Hay una añoranza en la gente de nuestra generación por la guerra fría. La razón es que nacimos y nos criamos en ella y, cuando por la edad amenguan las energías y los reflejos, la mirada se vuelve hacia los buenos viejos tiempos de la juventud. La añoranza, al parecer, es compartida a ambos lados. Para ellos es el recuerdo del sombrío imperio que fundó Iván el Terrible y elevó a Iuri Gagarin  a los cielos. Para los de este lado, fue una época en la que el capitalismo iba viento en popa y parecía compatible con la democracia y un futuro de bienestar, aún a costa de saquear las materias primas de los países del hemisferio sur y armar a todos los dictadorzuelos que los gobernaban. Aquí, en la península, la guerra fría dio carta de respetabilidad a la dictadura franquista al módico precio del bikini en Benidorm y películas de arte y ensayo en los cineclubes universitarios; incluso nos reveló más tarde a don Felipe González, al que no canonizamos todavía porque está tan gordo que no cabe en la hornacina. La satisfacción que deparó aquel periodo de paz cebada por un espanto tenue, universal y controlado, como unas pocas décimas de fiebre constante que afectaban a los que vivíamos al pie del castillo de Drácula, no se puede comparar con la zozobra que recorre el planeta en este tiempo de desregulación, apertura de fronteras y declive de las guerras y guerritas regionales que los mandamases de aquella gran guerra atmosférica alentaban para su propio interés.
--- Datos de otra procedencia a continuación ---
### src/design/stdg_pkg.sv
`default_nettype none

package stdg_pkg;

    // calendar clock, always held normalised
    typedef struct packed {
        logic [15:0] year;
        logic [3:0]  month;
        logic [4:0]  day;
        logic [4:0]  hour;
        logic [5:0]  minute;
        logic [5:0]  second;
    } cal_t;

    typedef enum logic {
        OP_TICK    = 1'b0,
        OP_RESTART = 1'b1
    } opcode_t;

    typedef enum logic [2:0] {
        CFG_IDENT  = 3'd0,
        CFG_LENGTH = 3'd1,
        CFG_OFFSET = 3'd2,
        CFG_SIGN   = 3'd3,
        CFG_START  = 3'd4
    } cfg_index_t;

    // zone settings seen by the clock keeper
    typedef struct packed {
        logic        sign;
        logic [4:0]  offset;
        logic [41:0] start;
    } zone_cfg_t;

    // header fields seen by the framer
    typedef struct packed {
        logic [15:0] ident;
        logic [15:0] length;
        logic [4:0]  offset;
        logic        sign;
    } hdr_cfg_t;

    // per-tick snapshot handed to the framer
    typedef struct packed {
        logic [7:0] number;
        cal_t       utc;
        cal_t       loc;
        logic [1:0] attr;
    } frame_t;

    localparam logic [4:0] LAST_BYTE  = 5'd25;
    localparam logic [4:0] MAX_OFFSET = 5'd23;

    localparam logic [15:0] IDENT_RESET  = 16'd255;
    localparam logic [15:0] LENGTH_RESET = 16'd26;
    localparam logic [4:0]  OFFSET_RESET = 5'd1;
    localparam logic        SIGN_RESET   = 1'b1;
    localparam logic [41:0] START_RESET  = 42'd135698452190;

    // 2022-01-01 00:59:30 and the local time one hour behind it
    localparam cal_t UTC_RESET = '{year: 16'd2022, month: 4'd1, day: 5'd1,
                                   hour: 5'd0, minute: 6'd59, second: 6'd30};
    localparam cal_t LOCAL_RESET = '{year: 16'd2021, month: 4'd12, day: 5'd31,
                                     hour: 5'd23, minute: 6'd59, second: 6'd30};

endpackage

`default_nettype wire

### src/design/stdg_clocks.sv
`default_nettype none

module stdg_clocks (
    input  logic                clk,
    input  logic                rst_n,
    input  logic                in_valid,
    output logic                in_ready,
    input  logic                opcode,
    input  logic                efficiency,
    input  logic                validity,
    input  stdg_pkg::zone_cfg_t zone,
    output logic                frame_valid,
    input  logic                frame_ready,
    output stdg_pkg::frame_t    frame
);
    import stdg_pkg::*;

    // y mod 25 == 0 by folding: 256 = 6 and 128 = 3 (mod 25)
    function automatic logic mult25(logic [15:0] y);
        logic [10:0] r1;
        logic [7:0]  r2;
        r1 = ({3'b000, y[15:8]} << 2) + ({3'b000, y[15:8]} << 1) + {3'b000, y[7:0]};
        r2 = {3'b000, r1[10:7], 1'b0} + {4'b0000, r1[10:7]} + {1'b0, r1[6:0]};
        return (r2 == 8'd0) || (r2 == 8'd25) || (r2 == 8'd50) || (r2 == 8'd75) ||
               (r2 == 8'd100) || (r2 == 8'd125) || (r2 == 8'd150);
    endfunction

    // multiple of 25 and of 4 is a century year: leap only if also a multiple of 16
    function automatic logic is_leap(logic [15:0] y);
        return (y[1:0] == 2'b00) && (!mult25(y) || (y[3:0] == 4'b0000));
    endfunction

    function automatic logic [4:0] days_of(logic [3:0] m, logic leap);
        logic [4:0] d;
        unique case (m)
            4'd2:                      d = leap ? 5'd29 : 5'd28;
            4'd4, 4'd6, 4'd9, 4'd11:   d = 5'd30;
            default:                   d = 5'd31;
        endcase
        return d;
    endfunction

    function automatic cal_t next_day(cal_t c, logic leap);
        cal_t r;
        r = c;
        if (c.day >= days_of(c.month, leap))
        begin
            r.day = 5'd1;
            if (c.month >= 4'd12)
            begin
                r.month = 4'd1;
                r.year  = c.year + 16'd1;
            end
            else
            begin
                r.month = c.month + 4'd1;
            end
        end
        else
        begin
            r.day = c.day + 5'd1;
        end
        return r;
    endfunction

    function automatic cal_t prev_day(cal_t c, logic leap);
        cal_t r;
        r = c;
        if (c.day > 5'd1)
        begin
            r.day = c.day - 5'd1;
        end
        else if (c.month > 4'd1)
        begin
            r.month = c.month - 4'd1;
            r.day   = days_of(c.month - 4'd1, leap);
        end
        else
        begin
            r.month = 4'd12;
            r.year  = c.year - 16'd1;
            r.day   = 5'd31;
        end
        return r;
    endfunction

    function automatic cal_t tick(cal_t c);
        cal_t r;
        r = c;
        if (c.second < 6'd59)
        begin
            r.second = c.second + 6'd1;
        end
        else
        begin
            r.second = 6'd0;
            if (c.minute < 6'd59)
            begin
                r.minute = c.minute + 6'd1;
            end
            else
            begin
                r.minute = 6'd0;
                if (c.hour < 5'd23)
                begin
                    r.hour = c.hour + 5'd1;
                end
                else
                begin
                    r.hour = 5'd0;
                    r = next_day(r, is_leap(c.year));
                end
            end
        end
        return r;
    endfunction

    // unpack and clamp the start word
    function automatic cal_t load_utc(logic [41:0] st);
        cal_t       r;
        logic [4:0] dmax;
        r.second = (st[5:0] > 6'd59) ? 6'd59 : st[5:0];
        r.minute = (st[11:6] > 6'd59) ? 6'd59 : st[11:6];
        r.hour   = (st[16:12] > 5'd23) ? 5'd23 : st[16:12];
        r.year   = st[41:26];
        if (st[25:22] == 4'd0)
            r.month = 4'd1;
        else if (st[25:22] > 4'd12)
            r.month = 4'd12;
        else
            r.month = st[25:22];
        dmax = days_of(r.month, is_leap(r.year));
        if (st[21:17] == 5'd0)
            r.day = 5'd1;
        else if (st[21:17] > dmax)
            r.day = dmax;
        else
            r.day = st[21:17];
        return r;
    endfunction

    function automatic cal_t derive_local(cal_t u, logic sign, logic [4:0] off);
        cal_t       r;
        logic       leap;
        logic [5:0] h6;
        r    = u;
        leap = is_leap(u.year);
        if (sign)
        begin
            h6 = {1'b0, u.hour} + 6'd24 - {1'b0, off};
            if (u.hour < off)
            begin
                r.hour = h6[4:0];
                r = prev_day(r, leap);
            end
            else
            begin
                r.hour = u.hour - off;
            end
        end
        else
        begin
            h6 = {1'b0, u.hour} + {1'b0, off};
            if (h6 >= 6'd24)
            begin
                h6 = h6 - 6'd24;
                r.hour = h6[4:0];
                r = next_day(r, leap);
            end
            else
            begin
                r.hour = h6[4:0];
            end
        end
        return r;
    endfunction

    logic       stage_valid_reg, stage_valid_next;
    opcode_t    stage_op_reg;
    logic [1:0] stage_attr_reg;
    logic [7:0] number_reg, number_next;
    cal_t       utc_reg, utc_next;
    cal_t       loc_reg, loc_next;

    logic stage_move;
    logic in_fire;
    cal_t utc_load;
    cal_t utc_tick;
    cal_t loc_tick;

    assign stage_move  = stage_valid_reg && ((stage_op_reg == OP_RESTART) || frame_ready);
    assign frame_valid = stage_valid_reg && (stage_op_reg == OP_TICK);
    assign in_ready    = !stage_valid_reg || stage_move;
    assign in_fire     = in_valid && in_ready;

    assign utc_load = load_utc(zone.start);
    assign utc_tick = tick(utc_reg);
    assign loc_tick = tick(loc_reg);

    assign frame.number = number_reg + 8'd1;
    assign frame.utc    = utc_tick;
    assign frame.loc    = loc_tick;
    assign frame.attr   = stage_attr_reg;

    always_comb
    begin
        stage_valid_next = stage_valid_reg;
        number_next      = number_reg;
        utc_next         = utc_reg;
        loc_next         = loc_reg;
        if (stage_move)
        begin
            stage_valid_next = 1'b0;
            if (stage_op_reg == OP_RESTART)
            begin
                utc_next = utc_load;
                loc_next = derive_local(utc_load, zone.sign, zone.offset);
            end
            else
            begin
                number_next = number_reg + 8'd1;
                utc_next    = utc_tick;
                loc_next    = loc_tick;
            end
        end
        if (in_fire)
            stage_valid_next = 1'b1;
    end

    always_ff @(posedge clk or negedge rst_n)
    begin
        if (!rst_n)
        begin
            stage_valid_reg <= 1'b0;
            number_reg      <= 8'd0;
            utc_reg         <= UTC_RESET;
            loc_reg         <= LOCAL_RESET;
        end
        else
        begin
            stage_valid_reg <= stage_valid_next;
            number_reg      <= number_next;
            utc_reg         <= utc_next;
            loc_reg         <= loc_next;
        end
    end

    always_ff @(posedge clk)
    begin
        if (in_fire)
        begin
            stage_op_reg   <= opcode_t'(opcode);
            stage_attr_reg <= {validity, efficiency};
        end
    end

    // frame counter steps once per tick, never on a restart
    assert property (@(posedge clk) disable iff (!rst_n)
        stage_move && (stage_op_reg == OP_TICK) |=> number_reg == $past(number_reg) + 8'd1)
        else $error("frame counter did not step on tick");

    assert property (@(posedge clk) disable iff (!rst_n)
        stage_move && (stage_op_reg == OP_RESTART) |=> number_reg == $past(number_reg))
        else $error("frame counter moved on restart");

    // a held request keeps its opcode
    assert property (@(posedge clk) disable iff (!rst_n)
        stage_valid_reg && !stage_move |=> stage_valid_reg && $stable(stage_op_reg))
        else $error("stalled request lost");

    // both clocks stay normalised
    assert property (@(posedge clk) disable iff (!rst_n)
        (utc_reg.second < 6'd60) && (utc_reg.minute < 6'd60) && (utc_reg.hour < 5'd24) &&
        (utc_reg.month >= 4'd1) && (utc_reg.month <= 4'd12) && (utc_reg.day >= 5'd1) &&
        (loc_reg.second < 6'd60) && (loc_reg.minute < 6'd60) && (loc_reg.hour < 5'd24) &&
        (loc_reg.month >= 4'd1) && (loc_reg.month <= 4'd12) && (loc_reg.day >= 5'd1))
        else $error("clock out of range");

endmodule

`default_nettype wire

### src/design/stdg_framer.sv
`default_nettype none

module stdg_framer (
    input  logic               clk,
    input  logic               rst_n,
    input  logic               frame_valid,
    output logic               frame_ready,
    input  stdg_pkg::frame_t   frame,
    input  stdg_pkg::hdr_cfg_t hdr,
    output logic               out_valid,
    input  logic               out_ready,
    output logic [7:0]         frame_byte,
    output logic               frame_last
);
    import stdg_pkg::*;

    frame_t     snap_reg;
    logic [4:0] index_reg, index_next;
    logic       busy_reg, busy_next;
    logic [7:0] acc_reg, acc_next;

    logic is_last;
    logic out_fire;
    logic load;

    assign is_last     = (index_reg == LAST_BYTE);
    assign out_fire    = busy_reg && out_ready;
    assign frame_ready = !busy_reg || (out_ready && is_last);
    assign load        = frame_valid && frame_ready;
    assign out_valid   = busy_reg;
    assign frame_last  = is_last;

    // byte select; spare bytes read as zero, the final byte is the running XOR
    always_comb
    begin
        unique case (index_reg)
            5'd0:    frame_byte = snap_reg.number;
            5'd1:    frame_byte = hdr.ident[7:0];
            5'd2:    frame_byte = hdr.ident[15:8];
            5'd3:    frame_byte = hdr.length[7:0];
            5'd4:    frame_byte = hdr.length[15:8];
            5'd5:    frame_byte = {3'b000, hdr.offset};
            5'd6:    frame_byte = {7'b0000000, hdr.sign};
            5'd8:    frame_byte = {2'b00, snap_reg.utc.second};
            5'd9:    frame_byte = {2'b00, snap_reg.utc.minute};
            5'd10:   frame_byte = {3'b000, snap_reg.utc.hour};
            5'd11:   frame_byte = {3'b000, snap_reg.utc.day};
            5'd12:   frame_byte = {4'b0000, snap_reg.utc.month};
            5'd13:   frame_byte = snap_reg.utc.year[7:0];
            5'd14:   frame_byte = snap_reg.utc.year[15:8];
            5'd16:   frame_byte = {2'b00, snap_reg.loc.second};
            5'd17:   frame_byte = {2'b00, snap_reg.loc.minute};
            5'd18:   frame_byte = {3'b000, snap_reg.loc.hour};
            5'd19:   frame_byte = {3'b000, snap_reg.loc.day};
            5'd20:   frame_byte = {4'b0000, snap_reg.loc.month};
            5'd21:   frame_byte = snap_reg.loc.year[7:0];
            5'd22:   frame_byte = snap_reg.loc.year[15:8];
            5'd24:   frame_byte = {6'b000000, snap_reg.attr};
            5'd25:   frame_byte = acc_reg;
            default: frame_byte = 8'h00;
        endcase
    end

    always_comb
    begin
        index_next = index_reg;
        busy_next  = busy_reg;
        acc_next   = acc_reg;
        if (load)
        begin
            index_next = 5'd0;
            busy_next  = 1'b1;
            acc_next   = 8'h00;
        end
        else if (out_fire)
        begin
            if (is_last)
            begin
                busy_next = 1'b0;
            end
            else
            begin
                index_next = index_reg + 5'd1;
                acc_next   = acc_reg ^ frame_byte;
            end
        end
    end

    always_ff @(posedge clk or negedge rst_n)
    begin
        if (!rst_n)
        begin
            busy_reg  <= 1'b0;
            index_reg <= 5'd0;
        end
        else
        begin
            busy_reg  <= busy_next;
            index_reg <= index_next;
        end
    end

    always_ff @(posedge clk)
    begin
        acc_reg <= acc_next;
        if (load)
            snap_reg <= frame;
    end

endmodule

`default_nettype wire

### src/design/second_tick_time_datagram.sv
`default_nettype none

// Second-tick time frame generator. Keeps a UTC calendar clock and a local
// clock (Gregorian leap years) plus an 8-bit wrapping frame counter. A restart
// request reloads UTC from start_time, clamping out-of-range fields, and sets
// local time to UTC minus (zone_sign 1) or plus (zone_sign 0) the hour offset,
// which saturates at 23. A tick request advances both clocks by one second and
// sends a 26-byte frame, one byte per out handshake, frame_last marking the
// XOR checksum in byte 25. Flow: a request waits in the input stage; a
// restart is then done, a tick hands its snapshot to the byte serialiser
// once that is idle or sending its last byte, and stalls in the stage
// until then. The next request is accepted while a frame is
// still going out. Configuration writes are taken every cycle (cfg_ready is
// always high); clock-related registers act at the next restart, header
// fields show in every frame as currently written.

module second_tick_time_datagram (
    input  logic        clk,
    input  logic        rst_n,
    input  logic        cfg_valid,
    output logic        cfg_ready,
    input  logic [2:0]  cfg_index,
    input  logic [41:0] cfg_data,
    input  logic        in_valid,
    output logic        in_ready,
    input  logic        opcode,
    input  logic        efficiency,
    input  logic        validity,
    output logic        out_valid,
    input  logic        out_ready,
    output logic [7:0]  frame_byte,
    output logic        frame_last
);
    import stdg_pkg::*;

    logic [15:0] ident_reg;
    logic [15:0] length_reg;
    logic [4:0]  offset_reg;
    logic        sign_reg;
    logic [41:0] start_reg;

    logic [4:0]  eff_offset;
    zone_cfg_t   zone;
    hdr_cfg_t    hdr;
    logic        frame_valid;
    logic        frame_ready;
    frame_t      frame;

    assign cfg_ready = 1'b1;

    // register file; unknown indices are dropped
    always_ff @(posedge clk or negedge rst_n)
    begin
        if (!rst_n)
        begin
            ident_reg  <= IDENT_RESET;
            length_reg <= LENGTH_RESET;
            offset_reg <= OFFSET_RESET;
            sign_reg   <= SIGN_RESET;
            start_reg  <= START_RESET;
        end
        else if (cfg_valid)
        begin
            unique case (cfg_index)
                CFG_IDENT:  ident_reg  <= cfg_data[15:0];
                CFG_LENGTH: length_reg <= cfg_data[15:0];
                CFG_OFFSET: offset_reg <= cfg_data[4:0];
                CFG_SIGN:   sign_reg   <= cfg_data[0];
                CFG_START:  start_reg  <= cfg_data;
                default:    ;
            endcase
        end
    end

    // offset saturates; the saturated value is also what byte 5 reports
    assign eff_offset = (offset_reg > MAX_OFFSET) ? MAX_OFFSET : offset_reg;

    assign zone.sign   = sign_reg;
    assign zone.offset = eff_offset;
    assign zone.start  = start_reg;

    assign hdr.ident  = ident_reg;
    assign hdr.length = length_reg;
    assign hdr.offset = eff_offset;
    assign hdr.sign   = sign_reg;

    // input stage and both calendar clocks
    stdg_clocks u_clocks (
        .clk         (clk),
        .rst_n       (rst_n),
        .in_valid    (in_valid),
        .in_ready    (in_ready),
        .opcode      (opcode),
        .efficiency  (efficiency),
        .validity    (validity),
        .zone        (zone),
        .frame_valid (frame_valid),
        .frame_ready (frame_ready),
        .frame       (frame)
    );

    // snapshot register and byte serialiser with running checksum
    stdg_framer u_framer (
        .clk         (clk),
        .rst_n       (rst_n),
        .frame_valid (frame_valid),
        .frame_ready (frame_ready),
        .frame       (frame),
        .hdr         (hdr),
        .out_valid   (out_valid),
        .out_ready   (out_ready),
        .frame_byte  (frame_byte),
        .frame_last  (frame_last)
    );

endmodule

`default_nettype wire

### config.mk
export PLATFORM = sky130hd
export DESIGN_NAME = second_tick_time_datagram
export DESIGN_NICKNAME = d
export VERILOG_FILES = /design/src/design/stdg_pkg.sv /design/src/design/stdg_clocks.sv /design/src/design/stdg_framer.sv /design/src/design/second_tick_time_datagram.sv
export SDC_FILE = /design/constraint.sdc
export NUM_CORES = 1
export LEC_CHECK = 0
export BUFFER_PORTS_ARGS = -buffer_cell sky130_fd_sc_hd__buf_2
export CORE_MARGIN = 4
export CORE_UTILIZATION = 45
export CTS_CLUSTER_SIZE = 12
export DETAILED_ROUTE_END_ITERATION = 10
export GPL_ROUTABILITY_DRIVEN = 0
export HOLD_SLACK_MARGIN = 0.03
export PLACE_DENSITY = 0.58
export SYNTH_ARGS = -nofsm -noshare
export SYNTH_HDL_FRONTEND = slang
export SYNTH_SLANG_ARGS = --single-unit
### constraint.sdc
create_clock -name clk -period 23.7 [get_ports clk]
set_input_delay 0 -clock clk [delete_from_list [all_inputs] [get_ports clk]]
set_output_delay 0 -clock clk [all_outputs]
set_load 0.005 [all_outputs]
Dos personajes particularmente repulsivos como don Trump y don Putin son los ángeles providenciales que nos devolverán a los viejos buenos tiempos. Desde el principio, algo parecían traerse entre manos para amañar el partido y, vueltos a sus posiciones, empieza el juego. El primero amenaza con enterrar bajo el fuego a una parte del planeta y el segundo ha recuperado, al parecer, el viejo y entrañable arte del espionaje. El espía ruso es una fantasía de nuestra infancia, que vino a ocupar el lugar del diablo cuando nos creímos más racionalistas. Aparecía por doquier y de la manera más inesperada, lo que nos obligaba a redoblar nuestro esfuerzo para ser más virtuosos y mejores patriotas. Su presencia era tan insidiosa y cercana que mi condiscípulo Torrano, cuya familia tenía un obrador de dulces y caramelos en la calle Calderería, irrumpió un día en la misa de la parroquia de San Agustín y gritó desde la puerta ¡Viva Rusia!, dejando a los fieles con el ánimo encogido y un aura de leyenda tras de sí que me permite recordarlo casi sesenta años después como si hubiera sido ayer. Ahora, los espías rusos –The Manchurian Candidate– han vuelto a aparecer y no se imaginan dónde. ¡En Cataluña! Lo cuenta el diario de referencia, cuya lectura nos envejece cada día como una dieta de gachas. Si los independentistas querían internacionalizar el conflicto, ya lo han conseguido pasando por las páginas de una novela de Le Carré.  La mala noticia es que una novela es demasiado texto para que le presten atención los usuarios de los ciento setenta caracteres, así que la información del diario de referencia tendrá que competir en credibilidad con un meme viral en el que don Rajoy instiga a don Kim Jong-un a lanzar un misil nuclear sobre Barcelona porque “aquellos de las esteladas te han llamado gordito”. Qué carajo, si hemos de caer, que sea riendo.